得られた鋼板について、母材引張特性、母材靭性、多層溶接再現熱サイクル試験および多層盛溶接継手のCTOD試験を下記の要領で実施した。
各鋼板の板厚1/4位置の圧延方向と垂直な方向から、JIS4号引張試験片を採取し、JIS Z 2241(1998年)の既定に準拠して引張試験を実施し、引張特性(降伏強度(YS)、引張強さ(TS)、降伏比(YR)を調査した。降伏強度(YS)が500MPa以上を母材強度に優れるもの(本発明範囲内)とした。
各鋼板の板厚1/4位置の圧延方向と垂直な方向から、JIS Z 2202(1998年)の規定に準拠してVノッチ試験片を採取し、JIS Z 2242(1998年)の規定に準拠して各鋼板について3本のシャルピー衝撃試験を実施し、−40℃での吸収エネルギーを求め、母材靭性を評価した。3本の吸収エネルギー(vE−40)の平均値が100J以上を母材靭性に優れるもの(本発明範囲内)とした。
多層溶接部の再現熱サイクル試験は、表2に示す条件で行った。再現熱サイクル試験後、各鋼板の板厚1/4位置の圧延方向と垂直な方向から、JIS Z 2202(1998年)の規定に準拠してVノッチ試験片を採取し、JIS Z 2242(1998年)の規定に準拠して各鋼板について3本のシャルピー衝撃試験を実施し、−40℃での吸収エネルギーを求め、母材靭性を評価した。3本の吸収エネルギー(vE−40)の平均値が50J以上をICCGHAZ靭性に優れるもの(本発明範囲内)とした。

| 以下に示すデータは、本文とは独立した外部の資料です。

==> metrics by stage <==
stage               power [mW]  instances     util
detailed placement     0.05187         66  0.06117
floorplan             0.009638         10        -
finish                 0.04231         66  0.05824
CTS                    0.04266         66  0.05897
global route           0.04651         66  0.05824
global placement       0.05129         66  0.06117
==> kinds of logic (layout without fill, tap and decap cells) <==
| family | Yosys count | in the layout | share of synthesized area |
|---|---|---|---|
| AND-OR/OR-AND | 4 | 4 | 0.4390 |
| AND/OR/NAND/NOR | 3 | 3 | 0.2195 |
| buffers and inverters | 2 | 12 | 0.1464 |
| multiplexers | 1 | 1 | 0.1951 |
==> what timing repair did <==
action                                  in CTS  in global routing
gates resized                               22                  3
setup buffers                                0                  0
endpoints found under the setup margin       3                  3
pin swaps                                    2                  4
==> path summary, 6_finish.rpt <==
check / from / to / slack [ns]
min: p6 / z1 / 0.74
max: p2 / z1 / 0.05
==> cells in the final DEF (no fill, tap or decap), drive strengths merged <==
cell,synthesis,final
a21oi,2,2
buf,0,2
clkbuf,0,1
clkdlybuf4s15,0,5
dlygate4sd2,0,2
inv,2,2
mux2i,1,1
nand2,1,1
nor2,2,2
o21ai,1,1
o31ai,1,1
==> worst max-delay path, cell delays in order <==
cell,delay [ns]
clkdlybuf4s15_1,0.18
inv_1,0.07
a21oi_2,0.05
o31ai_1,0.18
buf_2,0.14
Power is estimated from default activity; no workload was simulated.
## design/flow/design.v

```verilog
`timescale 1ns / 1ps
module D_E(
    input [31:0] Instr,
    input clk,
    input reset,
    input FlushE,
    input [31:0] RD1,
    input [31:0] RD2,
    input [31:0] Extend_out,
	 input [31:0] PC4_in_D_E,
    output reg [31:0] RD1_E,
    output reg [31:0] RD2_E,
    output reg [31:0] Instr_E,
	 output reg [31:0] Extend_out_E,
	 output reg [31:0] PC4_out_E
    );
	always @(posedge clk)begin
		if(reset)begin
			RD1_E = 0;
			RD2_E = 0;
			Instr_E = 0;
			Extend_out_E = 0;
			PC4_out_E = 0;
		end
		else if(FlushE)begin
			RD1_E = 0;
			RD2_E = 0;
			Instr_E = 0;
			Extend_out_E = 0;
			PC4_out_E = 0;
		end
		else begin
			RD1_E = RD1;
			RD2_E = RD2;
			Instr_E = Instr;
			Extend_out_E = Extend_out;
			PC4_out_E = PC4_in_D_E;
		end
	end
endmodule
```

## design/flow/run.sh

```bash
#!/bin/bash
# OpenROAD 26Q1-2900-gdf79404cd8, Yosys 0.63+post, stock flow scripts
make -C /OpenROAD-flow-scripts/flow DESIGN_CONFIG=/design/flow/config.mk WORK_HOME=/design/flow/orfs finish
```

## design/flow/config.mk

```make
export PLATFORM = sky130hd
export DESIGN_NAME = D_E
export DESIGN_NICKNAME = D_E
export VERILOG_FILES = /design/flow/design.v
export SDC_FILE = /design/flow/constraint.sdc
export NUM_CORES = 4
export LEC_CHECK = 1
export CORE_AREA = 10 10 192 192
export DIE_AREA = 0 0 202 202
```

## design/flow/constraint.sdc

```tcl
current_design D_E

set clk_period 1.0
set clk_io_pct 0.2

create_clock -name clk0 -period $clk_period [get_ports {clk}]

set non_clock_inputs [all_inputs -no_clocks]
set_input_delay [expr $clk_period * $clk_io_pct] -clock clk0 $non_clock_inputs
set_output_delay [expr $clk_period * $clk_io_pct] -clock clk0 [all_outputs]
```

==> qor.tcl <==
set qor(outcome) {complete, but fails checks}
set qor(failed_checks) {negative setup slack}
set qor(yosys.area_share.xor_xnor) 0
set qor(post-route-min-period_ns) 1.10
set qor(global_route.usage.met2) 0.144
set qor(clk_path_buf_depth) 2
set qor(final.period_utilization) 1.10
set qor(vias) 4000
set qor(synth_async_sr_flop_share) 0
set qor(timing.hold.worst_endpoint) {Instr_E[11]$_SDFF_PP0_}
set qor(gr-usage-met3) 0.0532
set qor(worst_slack_ns) -0.104
set qor(synthAoiAreaFrac) 0
set qor(route.antenna.diode_count) 0
set qor(place_hpwl_um) 15100
set qor(die_height_um) 202
set qor(initialDrtViolationCount) 79
set qor(maxSlewViolCount) 0
set qor(tightest_slew_ns) 0.310
set qor(most_common_cell) {dfxtp_1}
set qor(rsz_0062_raised_after_global_routing) {true}
set qor(synthesis.instances) 356
set qor(logic_family) {simple AND/OR/NAND/NOR gates}
set qor(cts_made_buffers) 17
set qor(yosys-top-cells-area) {dfxtp_1, nor3b_2, nor3b_1}
set qor(finalWirelength_um) 19100
set qor(cell_internal_power_w) 0.0114
set qor(finish.utilization) 0.280
set qor(post_drt_antenna_nets) 0
set qor(synth-area-yosys_um2) 5230
set qor(chip_width_um) 202
set qor(clock_pin_slew_of_the_registers_on_the_worst_case_setup_and_hold_paths_ns) 0.07
set qor(warnings) 27
set qor(power_frac_comb) 0.112
set qor(crit_arrival_ns) 0.90
set qor(crit_path_launch_type) {flop}
set qor(yosys_reg_bits) 160
set qor(worstHoldPathType) {primary input to flop}
set qor(worst-endpoint-required_ns) 0.80
set qor(enable_flop_cells) 0
set qor(synth.avg_cell_area_um2) 14.7
set qor(criticalPathCategory) {flop to output pin}
set qor(timing.setup.tns_ns) -6.10
set qor(groute.layer.met1.usage) 0.108
set qor(worst_setup_path_end_kind) {output pin}
set qor(numClockSinks) 160
set qor(synthMuxAreaShare) 0
set qor(power.share.sequential) 0.451
set qor(finalWeightedCongestion) 0.775
set qor(seq_area_frac_synth) 0.613
set qor(first_pass_iters) 4
set qor(setup_viol) 160
set qor(synth.lib_cells_used.distinct) 5
set qor(p_leak_nw) 3.78
set qor(ctsResizeCount) 583
set qor(share_clk_of_total_power) 0.436
set qor(power_switching_share) 0.235
set qor(ys_cells) 356
set qor(place.port_buffers) 322
set qor(cts_max_level) 4
set qor(ctsHoldBuffers) 0
set qor(placementRows) 66
set qor(grt_most_used_layer) {met2}
set qor(timing.max_cap.violations) 0
set qor(synth_adder_area_share) 0
set qor(overflow) 0
set qor(maxClockFrequency_mhz) 906
set qor(clock_root_buffer) {clkbuf_16}
set qor(nFillCells) 3426
set qor(dieArea_um2) 40800
set qor(drc) 0
set qor(drt-vias-per-instance) 3.44
set qor(cp_cell_sequence) {buf_2}
set qor(dp_worst_setup_slack_ns) -0.108
set qor(grt_antenna_before_repair) 2
set qor(tritoncts) {done}
set qor(finalHoldViolations) 0
set qor(yosysWarnings) 1
set qor(synth.top_cell.area_share) 0.613
set qor(critical_path.slowest_cell) {dfxtp_2}
set qor(pin_count_of_the_biggest_net_entering_global_routing) 25
set qor(synthToLayoutAreaGrowth_pct) 74.8
set qor(synth_simple_gate_area_share) 0.325
set qor(slew_headroom) 0.793
set qor(critical_path_buf_inv_count) 1
set qor(final_layout_size_suffix_gt1_frac) 0.537
set qor(p_switching_w) 0.00350
set qor(worstPathMaxFanout) 1
set qor(first_global_vias) 4299
set qor(common_cells) {dfxtp_1, nor3b_2, nor3b_1, buf_6, buf_2}
set qor(cellPowerDensity_nw_per_um2) 1630
set qor(cts_setup_buffers) 0
set qor(core-area_um2) 32600
set qor(cell_count_of_the_worst_hold_path) 2
set qor(detail_route.wl_per_cell_um) 16.4
set qor(wire_length_of_the_first_global_routing_pass_um) 27900
set qor(fp_util) 0.160
set qor(largest_area_cell) {dfxtp_1}
set qor(netlist_area_um2) 5230
set qor(synth-main-ff-cell) {dfxtp_1}
set qor(vdd_ir_drop_max_mv) 1.15
set qor(worstHoldStart) {FlushE}
set qor(critical_path.top_delay_family) {flip-flops}
set qor(cpPeakStageDelay_ns) 0.37
set qor(grtUsageTotal) 0.0907
set qor(num_io_pins) 323
## worst max-delay path by stage
stage,start,endpoint,depth (start not counted)
CTS,RD1_E[15]$_SDFF_PP0_,RD1_E[15],1
global route,RD1_E[15]$_SDFF_PP0_,RD1_E[15],1
finish,RD1_E[15]$_SDFF_PP0_,RD1_E[15],1
==> design.v <==
module PC_4 ( PC,PCN);
input [31:0] PC;
output [31:0] PCN ;
assign PCN=PC + 4;
endmodule 
==> run.sh <==
#!/bin/bash
# OpenROAD 26Q1-2900-gdf79404cd8, Yosys 0.63+post, stock flow scripts
make -C /OpenROAD-flow-scripts/flow DESIGN_CONFIG=/design/flow/config.mk WORK_HOME=/design/flow/orfs finish
==> config.mk <==
export PLATFORM = sky130hd
export DESIGN_NAME = PC_4
export DESIGN_NICKNAME = PC_4
export VERILOG_FILES = /design/flow/design.v
export SDC_FILE = /design/flow/constraint.sdc
export NUM_CORES = 4
export LEC_CHECK = 1
export CORE_AREA = 10 10 70 70
export DIE_AREA = 0 0 80 80
==> constraint.sdc <==
current_design PC_4

set clk_period 5.5
set clk_io_pct 0.2

create_clock -name clk0 -period $clk_period

set non_clock_inputs [all_inputs -no_clocks]
set_input_delay [expr $clk_period * $clk_io_pct] -clock clk0 $non_clock_inputs
set_output_delay [expr $clk_period * $clk_io_pct] -clock clk0 [all_outputs]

また、再現熱サイクル試験後、各鋼板の板厚1/4位置の圧延方向と垂直な方向から、ミクロ観察用サンプルを採取した。残留オーステナイト量はX線回折法により同定した。また、構成組織は走査型電子顕微鏡により、500倍で撮影して特定した。
多層盛溶接熱影響部のCTOD試験は、BS7448に準拠して実施した。得られた鋼板をサブマージアーク溶接で、K開先、入熱50kJ/cmの多層盛溶接し、ストレート開先側のボンド部を、CTOD試験片のノッチ位置とし、試験前に疲労予き裂加工を行い、3点曲げによるCTOD試験を−10℃で実施した。
−10℃でのCTOD値(δ−10)が0.50mm以上のものを多層盛溶接部の靭性に優れるもの(本発明範囲内)とした。
表6に上記試験結果を示す。本発明例は、母材のシャルピー吸収エネルギー(vE−40)の平均値が100J以上を有し、多層溶接部のICCGHAZを模擬した再現熱サイクル試験後のシャルピー吸収エネルギー(vE−40)の平均値が50J以上を有し、かつ、サブマージアーク溶接のボンド部のCTOD値(δ−10)が0.50mm以上を有している。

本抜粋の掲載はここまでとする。